Cuando Richard Sennett habla del artesano, no está hablando de oficios manuales sino de una forma de estar frente al trabajo: de alguien que no impone una idea sobre la materia, sino que entra en diálogo con ella. El lutier con la madera, el cocinero con los ingredientes, el médico con el cuerpo o el programador con el código hacen, en el fondo, lo mismo: prueban, ajustan, vuelven atrás y escuchan lo que el material les devuelve.
Eso es lo que Sennett llama metamorfosis, un proceso en el que no solo cambia lo que se produce sino también quien lo produce.

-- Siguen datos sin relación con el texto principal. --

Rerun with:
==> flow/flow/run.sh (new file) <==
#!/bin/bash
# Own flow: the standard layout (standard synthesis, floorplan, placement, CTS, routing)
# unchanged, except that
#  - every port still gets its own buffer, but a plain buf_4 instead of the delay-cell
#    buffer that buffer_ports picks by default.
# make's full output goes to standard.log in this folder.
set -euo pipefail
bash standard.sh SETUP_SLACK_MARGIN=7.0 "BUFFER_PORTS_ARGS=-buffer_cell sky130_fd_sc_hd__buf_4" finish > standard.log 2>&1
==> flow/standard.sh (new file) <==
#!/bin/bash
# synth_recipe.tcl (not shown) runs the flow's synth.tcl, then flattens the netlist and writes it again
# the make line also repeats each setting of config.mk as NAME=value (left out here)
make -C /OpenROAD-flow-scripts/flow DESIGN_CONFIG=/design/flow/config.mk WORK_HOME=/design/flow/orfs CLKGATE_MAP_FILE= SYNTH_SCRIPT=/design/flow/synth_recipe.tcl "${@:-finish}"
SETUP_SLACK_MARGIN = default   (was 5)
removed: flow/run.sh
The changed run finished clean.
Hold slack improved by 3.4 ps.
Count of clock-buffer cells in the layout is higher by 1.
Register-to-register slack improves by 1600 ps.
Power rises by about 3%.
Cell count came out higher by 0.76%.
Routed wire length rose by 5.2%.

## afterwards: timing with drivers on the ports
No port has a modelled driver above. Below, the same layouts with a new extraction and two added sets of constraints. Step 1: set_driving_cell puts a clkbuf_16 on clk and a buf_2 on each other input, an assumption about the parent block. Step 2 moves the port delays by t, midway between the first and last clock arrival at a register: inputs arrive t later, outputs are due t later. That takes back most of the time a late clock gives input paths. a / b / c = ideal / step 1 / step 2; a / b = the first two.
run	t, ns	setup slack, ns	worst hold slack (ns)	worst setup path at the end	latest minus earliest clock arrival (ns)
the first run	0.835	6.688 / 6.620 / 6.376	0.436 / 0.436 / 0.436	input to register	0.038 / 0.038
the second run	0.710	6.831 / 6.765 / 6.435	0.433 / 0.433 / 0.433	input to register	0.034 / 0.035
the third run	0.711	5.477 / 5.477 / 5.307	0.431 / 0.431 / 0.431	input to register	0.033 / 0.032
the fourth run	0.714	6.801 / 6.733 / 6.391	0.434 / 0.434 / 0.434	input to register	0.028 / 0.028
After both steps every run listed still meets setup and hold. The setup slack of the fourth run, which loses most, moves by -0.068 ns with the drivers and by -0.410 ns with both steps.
What follows belongs to an exercise in optimizing a design on an open flow for small area, a short achievable clock period and few clock cycles; a production flow would make more cautious choices.
In this exercise RTL edits were held to simulation tests only and were not proved equivalent to the original.
Power is estimated from default activity; no workload was simulated.

==> flow/run.sh <==
#!/bin/bash
# Own layout flow: the standard flow, with a stronger setup-repair target
# (a larger slack margin) for the steps after synthesis. Synthesis is the
# standard one, unchanged. Each tool's output goes to its own log here.
set -euo pipefail
MARGIN=$(cat flow/margin.txt)
PORTBUF=$(cat flow/portbuf.txt 2>/dev/null || true)

# 1. standard synthesis, unchanged
bash standard.sh synth > synth.log 2>&1

# 2. the rest of the standard flow with the larger margin
sed -e "s/SETUP_SLACK_MARGIN=[^ ]*/SETUP_SLACK_MARGIN=${MARGIN}/" standard.sh > layout.sh
grep -q "SETUP_SLACK_MARGIN=${MARGIN}" layout.sh
if [[ -n "$PORTBUF" ]]; then
  export BUFFER_PORTS_ARGS="-buffer_cell ${PORTBUF}"
fi
bash layout.sh finish > layout.log 2>&1
test -f out/final.def
==> standard.sh <==
#!/bin/bash
# synth_recipe.tcl (not shown) runs the flow's synth.tcl, then flattens the netlist and writes it again
# the make line also repeats each setting of config.mk as NAME=value (left out here)
make -C /OpenROAD-flow-scripts/flow DESIGN_CONFIG=/design/flow/config.mk WORK_HOME=/design/flow/orfs CLKGATE_MAP_FILE= SYNTH_SCRIPT=/design/flow/synth_recipe.tcl "${@:-finish}"
==> config.mk <==
export PLATFORM = sky130hd
export DESIGN_NAME = w25n_encoder
export DESIGN_NICKNAME = w25n_encoder
export VERILOG_FILES = /design/flow/design.v
export SDC_FILE = /design/flow/constraint.sdc
export NUM_CORES = 4
export LEC_CHECK = 0
export CAP_MARGIN = 10
export CORE_MARGIN = 2
export CORE_UTILIZATION = 40
export CTS_BUF_LIST = sky130_fd_sc_hd__clkbuf_4 sky130_fd_sc_hd__clkbuf_8
export SETUP_SLACK_MARGIN = 5
export SLEW_MARGIN = 10
export TNS_END_PERCENT = 0
==> flow/margin.txt <==
6.5
==> design.v <==
module w25n_encoder (
    input  wire        clk,
    input  wire        rst,
    input  wire        req_valid,
    output wire        req_ready,
    input  wire [31:0] req_word0,
    input  wire [31:0] req_a,
    input  wire [31:0] req_b,
    input  wire        din_valid,
    output wire        din_ready,
    input  wire [7:0]  din_data,
    output reg         dout_valid,
    output wire [7:0]  dout_data,
    output reg         res_valid,
    output wire [7:0]  res_kind,
    output wire [31:0] res_info,
    output wire [23:0] res_rec,
    output reg         bus_valid,
    output reg  [7:0]  bus_tx,
    output reg         bus_last,
    input  wire        bus_ready,
    input  wire [7:0]  bus_rx,
    input  wire        bus_err
);
    localparam [4:0] T_BAD    = 5'd0;
    localparam [4:0] T_RESET  = 5'd1;
    localparam [4:0] T_JEDEC  = 5'd2;
    localparam [4:0] T_WREN   = 5'd3;
    localparam [4:0] T_WRDI   = 5'd4;
    localparam [4:0] T_RDREG  = 5'd5;
    localparam [4:0] T_WRREG  = 5'd6;
    localparam [4:0] T_BERASE = 5'd7;
    localparam [4:0] T_PLOAD  = 5'd8;
    localparam [4:0] T_PLOADR = 5'd9;
    localparam [4:0] T_PEXEC  = 5'd10;
    localparam [4:0] T_PREAD  = 5'd11;
    localparam [4:0] T_RDATA  = 5'd12;
    localparam [4:0] T_UNPROT = 5'd13;
    localparam [4:0] T_PWRDN  = 5'd14;
    localparam [4:0] T_SREAD  = 5'd16;
    localparam [4:0] T_SWRITE = 5'd17;
    localparam [4:0] T_SERASE = 5'd18;
    localparam [4:0] T_SCAP   = 5'd19;
    localparam [4:0] T_BSTAT  = 5'd20;
    localparam [4:0] T_SCANST = 5'd24;
    localparam [4:0] T_SCANNX = 5'd25;
    localparam [3:0] K_OK        = 4'h0;
    localparam [3:0] K_TRANSPORT = 4'h1;
    localparam [3:0] K_WREN      = 4'h2;
    localparam [3:0] K_WRDI      = 4'h3;
    localparam [3:0] K_ERASE     = 4'h4;
    localparam [3:0] K_PROGRAM   = 4'h5;
    localparam [3:0] K_PROTECT   = 4'h6;
    localparam [3:0] K_ALIGN     = 4'h7;
    localparam [3:0] K_BOUNDS    = 4'h8;
    localparam [3:0] K_BADREQ    = 4'hA;
    localparam [3:0] S_IDLE = 4'd0;
    localparam [3:0] S_DISP = 4'd1;    
    localparam [3:0] S_C1   = 4'd2;    
    localparam [3:0] S_SR   = 4'd3;    
    localparam [3:0] S_POLL = 4'd4;    
    localparam [3:0] S_RG   = 4'd5;    
    localparam [3:0] S_U1   = 4'd6;    
    localparam [3:0] S_U2   = 4'd7;    
    localparam [3:0] S_U3   = 4'd8;    
    localparam [3:0] S_WR   = 4'd9;    
    localparam [3:0] S_JED  = 4'd10;   
    localparam [3:0] S_ADR  = 4'd11;   
    localparam [3:0] S_LD   = 4'd12;   
    localparam [3:0] S_RD   = 4'd13;   
    localparam [3:0] S_RDM  = 4'd14;   
    localparam [3:0] S_CHK  = 4'd15;   
    reg [4:0] pd;
    always @(*) begin
        case (req_word0[7:0])
            8'h01: pd = T_RESET;
            8'h02: pd = T_JEDEC;
            8'h03: pd = T_WREN;
            8'h04: pd = T_WRDI;
            8'h05: pd = T_RDREG;
            8'h06: pd = T_WRREG;
            8'h07: pd = T_BERASE;
            8'h08: pd = T_PLOAD;
            8'h09: pd = T_PLOADR;
            8'h0A: pd = T_PEXEC;
            8'h0B: pd = T_PREAD;
            8'h0C: pd = T_RDATA;
            8'h0D: pd = T_UNPROT;
            8'h0E: pd = T_PWRDN;
            8'h20: pd = T_SREAD;
            8'h21: pd = T_SWRITE;
            8'h22: pd = T_SERASE;
            8'h23: pd = T_SCAP;
            8'h24: pd = T_BSTAT;
            8'h30: pd = T_SCANST;
            8'h31: pd = T_SCANNX;
            default: pd = T_BAD;
        endcase
        if (req_word0[31:24] != 8'h00) pd = T_BAD;
    end
    reg        pv;         
    reg [4:0]  P;          
    reg        pW;         
    reg [3:0]  st;
    reg [2:0]  hi;         
    reg        pay;        
    reg [4:0]  T;          
    reg        ser;        
    reg        Rz;         
    reg [31:0] A;          
    reg [31:0] B;          
    reg [31:0] R;          
    reg [11:0] S;          
    reg [7:0]  rxq;        
    reg [3:0]  kind;
    reg        rsr;        
    reg        fz;         
    reg        errq;       
    reg        cy, nz;     
    reg        al, zb;     
    reg        adv;        
    reg        dr;         
    reg        skv;        
    reg        dry;        
    reg        idle;       
    localparam [31:0] CAPACITY = 32'h1000_0000;
    wire mv    = bus_valid & bus_ready;       
    wire slot  = ~bus_valid | bus_ready;      
    wire tlast = bus_valid & bus_last;        
    wire tend  = mv & bus_last;
    assign req_ready = idle & pv;
    assign din_ready = dry;
    wire   take      = din_valid & dry;
    assign dout_data = rxq;
    wire paged = (T == T_SREAD) | (T == T_SWRITE);
    wire scan  = (T == T_SCANNX);
    wire Rnz   = ~Rz;
    wire Z1    = (R[10:0] == 11'd1) & (paged | (R[31:11] == 21'd0));
    reg [2:0] hl;
    always @(*) begin
        case (st)
            S_C1:         hl = 3'd0;
            S_JED, S_RDM: hl = 3'd4;
            S_ADR:        hl = 3'd3;
            S_RD:         hl = scan ? 3'd5 : 3'd3;
            default:      hl = 3'd2;
        endcase
    end
    wire haspay = (st == S_LD) | ((st == S_RD) & ~scan);
    wire topay  = pay | (haspay & (hi == hl));         
    wire ldp    = (st == S_LD) & (pay | (hi == 3'd2));  
    wire fill   = slot & ldp & ~tlast;                  
    wire [2:0] hn = hi + 3'd1;
    reg  [7:0] nb;
    always @(*) begin
        nb = 8'h00;
        case (st)
            S_SR, S_POLL: if (hn == 3'd1) nb = 8'hC0;
            S_U1, S_U3:   if (hn == 3'd1) nb = 8'hA0;
            S_U2:         nb = (hn == 3'd1) ? 8'hA0 : (B[7:0] & 8'h87);
            S_RG:         if (hn == 3'd1) nb = A[15:8];
            S_WR:         nb = (hn == 3'd1) ? A[15:8] : A[23:16];
            S_ADR:        nb = (hn == 3'd1) ? A[23:16] : (hn == 3'd2) ? A[15:8] : A[7:0];
            S_LD:         if (T != T_SWRITE) nb = (hn == 3'd1) ? A[15:8] : A[7:0];
            S_RD:         if (T == T_RDATA && hn[2:1] != 2'b10) nb = (hn == 3'd1) ? A[15:8] : (hn == 3'd2) ? A[7:0] : 8'h00;
            S_RDM:        if (hn == 3'd1) nb = 8'h08;
            default:      ;
        endcase
    end
    wire [7:0] c1_op = (T == T_RESET) ? 8'hFF :
                       (T == T_PWRDN) ? 8'hB9 :
                       (T == T_WRDI)  ? 8'h04 : 8'h06;
    wire [7:0] ld_op = (T == T_PLOADR) ? 8'h84 : 8'h02;
    reg  [3:0] ca, cb;
    always @(*) begin
        case (hi)
            3'd0: begin ca = A[3:0];   cb = B[3:0];   end
            3'd1: begin ca = A[7:4];   cb = B[7:4];   end
            3'd2: begin ca = A[11:8];  cb = B[11:8];  end
            3'd3: begin ca = A[15:12]; cb = B[15:12]; end
            3'd4: begin ca = A[19:16]; cb = B[19:16]; end
            3'd5: begin ca = A[23:20]; cb = B[23:20]; end
            3'd6: begin ca = A[27:24]; cb = B[27:24]; end
            default: begin ca = A[31:28]; cb = B[31:28]; end
        endcase
    end
    wire [4:0] csum  = {1'b0, ca} + {1'b0, cb ^ {4{ser}}} + {4'd0, cy};
    wire       b_gt_cap = (B[31:29] != 3'd0) || (B[28] && (B[27:0] != 28'd0));
    wire       ck_al  = ser ? ((A[16:0] != 17'd0) || (B[16:0] != 17'd0))
                            : ((A[10:0] != 11'd0) || (B[10:0] != 11'd0));
    wire       ck_bz  = ~ser & (B == 32'd0);
    wire       ck_dec = pay;
    wire       ckfail = cy | nz | al | zb;
    wire more_er = (A[17:6] < B[28:17]);
    reg [3:0] fs;
    reg [7:0] fop;
    always @(*) begin
        fs  = S_IDLE;
        fop = 8'h0F;
        case (T)
            T_RESET, T_PWRDN, T_WREN, T_WRDI, T_BERASE, T_PLOAD, T_PLOADR:
                       begin fs = S_C1;  fop = c1_op; end
            T_JEDEC:   begin fs = S_JED; fop = 8'h9F; end
            T_RDREG:   begin fs = S_RG;  fop = 8'h0F; end
            T_WRREG:   begin fs = S_WR;  fop = 8'h1F; end
            T_PEXEC:   begin fs = S_ADR; fop = 8'h10; end
            T_PREAD, T_BSTAT:
                       begin fs = S_ADR; fop = 8'h13; end
            T_RDATA:   begin fs = S_RD;  fop = 8'h03; end
            T_UNPROT:  begin fs = S_U1;  fop = 8'h0F; end
            T_SCANNX:  if (!S[11]) begin fs = S_ADR; fop = 8'h13; end
            T_SREAD, T_SWRITE, T_SERASE:
                       fs = S_CHK;
            default:   ;    
        endcase
    end
    reg [3:0] ns;
    reg [7:0] nop;
    always @(*) begin
        ns  = S_IDLE;
        nop = 8'h0F;
        case (st)
            S_C1:   if (T != T_RESET && T != T_PWRDN) ns = S_SR;
            S_SR: begin
                if (T == T_BERASE || T == T_SERASE) begin ns = S_ADR; nop = 8'hD8; end
                else if (T == T_PLOAD || T == T_PLOADR || T == T_SWRITE) begin ns = S_LD; nop = ld_op; end
            end
            S_ADR:  ns = S_POLL;
            S_POLL: begin
                if (bus_rx[0]) ns = S_POLL;
                else case (T)
                    T_SERASE: if (more_er) begin ns = S_C1; nop = 8'h06; end
                    T_SWRITE: if (Rnz)     begin ns = S_C1; nop = 8'h06; end
                    T_BSTAT:  begin ns = S_RDM; nop = 8'h03; end
                    T_SREAD, T_SCANNX: begin ns = S_RD; nop = 8'h03; end
                    default:  ;
                endcase
            end
            S_LD:   if (T == T_SWRITE) begin ns = S_ADR; nop = 8'h10; end
            S_RD: begin
                if (scan) begin ns = S_RDM; nop = 8'h03; end
                else if (T == T_SREAD && Rnz) begin ns = S_ADR; nop = 8'h13; end
            end
            S_U1:   begin ns = S_U2; nop = 8'h1F; end
            S_U2:   ns = S_U3;
            default: ;
        endcase
    end
    wire intx = (st != S_IDLE) && (st != S_DISP) && (st != S_CHK);
    wire stop = (bus_err && st != S_U2) ||
                (st == S_SR && T != T_WRDI && !bus_rx[1]) ||
                (st == S_POLL && !bus_rx[0] &&
                 ((bus_rx[2] && (T == T_BERASE || T == T_SERASE)) ||
                  (bus_rx[3] && (T == T_PEXEC  || T == T_SWRITE))));
    reg [3:0] rk;
    always @(*) begin
        rk = K_OK;
        case (st)
            S_DISP: if (T == T_BAD) rk = K_BADREQ;
            S_CHK:  rk = (cy | nz) ? K_BOUNDS : al ? K_ALIGN : K_OK;
            S_SR: begin
                if (T == T_WRDI) begin
                    if (rxq[1]) rk = K_WRDI;
                end else if (!rxq[1]) rk = K_WREN;
            end
            S_POLL: begin
                if (rxq[2] && (T == T_BERASE || T == T_SERASE)) rk = K_ERASE;
                if (rxq[3] && (T == T_PEXEC  || T == T_SWRITE)) rk = K_PROGRAM;
            end
            S_U3: if (rxq[6:3] != 4'd0) rk = K_PROTECT;
            default: ;
        endcase
        if (errq && intx && st != S_U2)
            rk = K_TRANSPORT;
    end
    wire okr   = (rk == K_OK);
    wire keepA = (rk == K_BADREQ) | (rk == K_BOUNDS) | (rk == K_ALIGN) |
                 (rk == K_ERASE) | (rk == K_PROGRAM) | (okr & (scan | (T == T_SCAP)));
    wire selB  = okr & ((T == T_RDATA) | (T == T_SREAD));
    wire selJ  = okr & (T == T_JEDEC);
    wire selRx = (rk == K_WREN) | (rk == K_WRDI) | (okr & (T == T_RDREG));
    wire selU  = (rk == K_PROTECT);
    wire selM  = okr & (T == T_BSTAT);
    wire [31:0] infov = keepA ? A :
                        ({32{selB}} & B) |
                        {7'd0, selJ & ({B[7:0], rxq} == 16'hAA22), {16{selJ}} & B[15:0], {8{selJ | selRx}} & rxq} |
                        {28'd0, {4{selU}} & rxq[6:3]} |
                        {31'd0, selM & (rxq == 8'hFF)};
    wire rload = ((st == S_DISP) & (fs == S_IDLE)) | ((st == S_CHK) & ck_dec & ckfail) | fz;
    assign res_kind = {4'd0, kind};
    assign res_info = A;
    assign res_rec  = {24{rsr}} & {B[15:0], rxq};
    wire acc = (st == S_IDLE) & pv;
    wire r_dec = take | (mv & (st == S_RD) & ~scan & ~bus_last & topay);
    wire dr_n  = (mv && st == S_LD && !pay && hi == 3'd1 && Rnz) ? 1'b1 :
                 (take && Z1) ? 1'b0 : dr;
    wire skv_n = (fill && skv) ? 1'b0 : (take && !fill) ? 1'b1 : skv;
    always @(posedge clk) begin
        if (mv)
            rxq <= bus_rx;
        errq  <= bus_err;
        P     <= pd;
        pW    <= (pd == T_BAD) | (pd == T_RDREG) | (pd == T_WRREG);
        pv    <= req_valid;
        if (st != S_IDLE) begin
            kind <= rk;
            rsr  <= okr & scan & ~(st == S_DISP && S[11]);
        end
        res_valid  <= ((st == S_DISP) & (fs == S_IDLE)) |
                      ((st == S_CHK) & ck_dec & ckfail) |
                      fz;
        fz         <= tend & (stop | (ns == S_IDLE));
        dout_valid <= mv & pay & (st == S_RD);
        case (st)
            S_IDLE:  if (pv) st <= S_DISP;
            S_DISP:  st <= fs;
            S_CHK:   if (ck_dec) st <= ckfail ? S_IDLE : (T == T_SREAD) ? S_ADR : S_C1;
            default: begin
                if (fz) st <= S_IDLE;
                else if (tend && !stop && ns != S_IDLE) st <= ns;
            end
        endcase
        if (st == S_DISP || st == S_CHK || mv)
            hi <= (st == S_DISP || (st == S_CHK && ck_dec) || (mv && bus_last)) ? 3'd0 : hn;
        if (st == S_DISP || st == S_CHK || mv)
            pay <= (st == S_CHK) ? (hi == 3'd7 && !ck_dec) : (st != S_DISP) && !bus_last && topay;
        if (slot) begin
            if (st == S_DISP) begin
                bus_tx    <= fop;
                bus_last  <= (fs == S_C1);
                bus_valid <= (fs != S_IDLE) && (fs != S_CHK);
            end else if (st == S_CHK) begin
                bus_tx    <= (T == T_SREAD) ? 8'h13 : 8'h06;
                bus_last  <= (T != T_SREAD);
                bus_valid <= ck_dec & ~ckfail;
            end else if (tlast) begin
                bus_tx    <= nop;
                bus_last  <= (ns == S_C1);
                bus_valid <= ~stop & (ns != S_IDLE);
            end else if (ldp) begin
                bus_tx    <= skv ? B[7:0] : din_data;
                bus_last  <= skv ? ~dr : Z1;
                bus_valid <= skv | take;
            end else if (topay) begin
                bus_tx    <= 8'h00;
                bus_last  <= Z1;
                bus_valid <= ~fz & (st != S_IDLE);
            end else begin
                bus_tx    <= nb;
                bus_last  <= (hn == hl) & ~(haspay & Rnz);
                bus_valid <= ~fz & (st != S_IDLE);
            end
        end
        dr   <= dr_n;
        skv  <= skv_n;
        dry  <= dr_n & ~skv_n;
        idle <= ((st == S_IDLE) & ~pv) | ((st == S_DISP) & (fs == S_IDLE)) |
                ((st == S_CHK) & ck_dec & ckfail) | fz;
        if (st == S_DISP)
            Rz <= (B == 32'd0);
        else if (r_dec)
            Rz <= (R == 32'd1);
        if (st == S_DISP)
            R <= B;
        else if (r_dec)
            R <= R - 32'd1;
        if (acc)
            B <= req_b;
        else if (take && !fill)
            B[7:0] <= din_data;
        else if (mv && ((st == S_JED && !bus_last) || (st == S_RD && scan) || st == S_U1))
            B[15:0] <= {B[7:0], bus_rx};
        if (acc)
            A <= pW ? req_word0 : req_a;
        else if (st == S_DISP && scan)
            A <= S[11] ? 32'hFFFF_FFFF : {14'd0, S, 6'd0};
        else if (st == S_DISP && T == T_SCAP)
            A <= CAPACITY;
        else if ((st == S_DISP && T == T_BSTAT) || (st == S_CHK && ck_dec && !ckfail))
            A <= {11'd0, A[31:11]};
        else if (tend && ((st == S_C1 && adv) || (st == S_RD && T == T_SREAD)))
            A[17:0] <= A[17:0] + (ser ? 18'd64 : 18'd1);
        else if (rload)
            A <= infov;
        if (st == S_DISP) begin
            if (T == T_SCANST) S <= 12'd0;
            else if (scan && !S[11]) S <= S + 12'd1;
        end
        if (st == S_DISP)
            adv <= 1'b0;
        else if (tend && st == S_C1)
            adv <= 1'b1;
        if (acc)
            T <= P;
        if (acc)
            ser <= (P == T_SERASE);
        if (st == S_DISP) begin
            cy <= 1'b0;
            nz <= 1'b0;
        end else if (st == S_CHK && !ck_dec) begin
            if (hi == 3'd7) begin
                cy <= csum[4] | (ser ? b_gt_cap : (csum[3:1] != 3'd0));
                nz <= ~ser & csum[0] & nz;
                al <= ck_al;
                zb <= ck_bz;
            end else begin
                cy <= csum[4];
                nz <= nz | (csum[3:0] != 4'd0);
            end
        end
        if (rst) begin
            st         <= S_IDLE;
            pv         <= 1'b0;
            bus_valid  <= 1'b0;
            res_valid  <= 1'b0;
            dout_valid <= 1'b0;
            fz         <= 1'b0;
            dr         <= 1'b0;
            skv        <= 1'b0;
            dry        <= 1'b0;
            idle       <= 1'b1;
            S          <= 12'h800;
        end
    end
endmodule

Y leyendo eso pensé algo incómodo sobre mi propio trabajo. La consultoría estratégica suele pensarse como un acto de claridad —llegás, entendés, trazás un rumbo—, casi como si fuera un movimiento limpio, pero cuando trabajás de verdad con una empresa la experiencia es otra, porque no entrás a un problema abstracto sino a una historia, a una cultura que se fue formando con decisiones, aprendizajes y también con zonas de cuidado.
Uno puede llegar con una hipótesis prolija y encontrarse con una organización que se mueve a su propio ritmo, con estructuras que sostienen lo que existe, con un negocio que aprendió a funcionar de cierta manera, y ahí es donde empieza el verdadero trabajo: no cuando todo encaja de inmediato, sino cuando hay que quedarse un poco más, mirar mejor, volver a pensar.
Esa fricción es el equivalente, en estrategia, de la madera dura o del metal que no cede. No es un problema: es lo que obliga a afinar la mano, a dejar de aplicar fórmulas, a encontrar otra forma de decir lo mismo o a cambiar la pregunta y, en ese proceso, también cambiás vos, porque cada proyecto te vuelve un poco menos automático y un poco más preciso.
Por eso me interesa tanto la idea de Sennett de que el trabajo bien hecho no surge de una genialidad súbita sino de la repetición, del error trabajado, del tiempo que decanta. En consultoría pasa algo parecido: no es una presentación —por más completa que sea— la que transforma una mirada, sino una secuencia de conversaciones, de ajustes y de pequeñas torsiones que, con el tiempo, van modificando cómo se ve el negocio.
La metamorfosis nunca es limpia ni rápida: se va infiltrando, capa por capa, hasta que un día descubrís que la forma anterior ya no existe, ni en la organización ni en quien trabaja con ella.